Second Harmonic Generation in Germanium Quantum Wells for Nonlinear Silicon Photonics
Jacopo Frigerio, Chiara Ciano, Joel Kuttruff, Andrea Mancini, Andrea Ballabio, Daniel Chrastina, Virginia Falcone, M. De Seta, Leonetta Baldassarre, Jonas Allerbeck, Daniele Brida, Lunjie Zeng, Eva Olsson, Michele Virgilio, Michele Ortolani
Abstract
Second-harmonic generation (SHG) is a direct measure of the strength of second-order nonlinear optical effects, which also include frequency mixing and parametric oscillations. Natural and artificial materials with broken center-of-inversion symmetry in their unit cell display high SHG efficiency, however, the silicon-foundry compatible group IV semiconductors (Si, Ge) are centrosymmetric, thereby preventing full integration of second-order nonlinearity in silicon photonics platforms.

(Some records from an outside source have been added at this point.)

==> config.mk <==
export PLATFORM = sky130hd
export DESIGN_NAME = baud_frame_gen
export DESIGN_NICKNAME = d
export VERILOG_FILES = /design/src/rtl/baud_frame_gen.sv
export SDC_FILE = /design/constraint.sdc
export NUM_CORES = 1
export LEC_CHECK = 0
export BUFFER_PORTS_ARGS = -buffer_cell sky130_fd_sc_hd__buf_4
export CAP_MARGIN = 25
export CELL_PAD_IN_SITES_DETAIL_PLACEMENT = 1
export CELL_PAD_IN_SITES_GLOBAL_PLACEMENT = 1
export CORE_ASPECT_RATIO = 1.25
export CORE_UTILIZATION = 30
export DETAILED_ROUTE_END_ITERATION = 10
export PLACE_DENSITY = 0.55
export SKIP_CTS_REPAIR_TIMING = 1
export SYNTH_ARGS = -nofsm -noshare
export SYNTH_HDL_FRONTEND = slang
export SYNTH_SLANG_ARGS = --single-unit
==> constraint.sdc <==
create_clock -name sysclk -period 4.1 [get_ports sysclk]
set_input_delay 0.615 -clock sysclk [delete_from_list [all_inputs] [get_ports sysclk]]
set_output_delay 0.615 -clock sysclk [all_outputs]
set_load 0.02 [all_outputs]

Here we demonstrate strong SHG in Ge-rich quantum wells grown on Si wafers. Unlike Si-rich epilayers, Ge-rich epilayers allow for waveguiding on a Si substrate. The symmetry breaking is artificially realized with a pair of asymmetric coupled quantum wells (ACQW), in which three of the quantum-confined states are equidistant in energy, resulting in a double resonance for SHG. Laser spectroscopy experiments demonstrate a giant second-order nonlinearity at mid-infrared pump wavelengths between 9 and 12 μm. Leveraging on the strong intersubband dipoles, the nonlinear susceptibility χ(2) almost reaches 105 pm/V, 4 orders of magnitude larger than bulk nonlinear materials for which, by the Miller's rule, the range of 10 pm/V is the norm.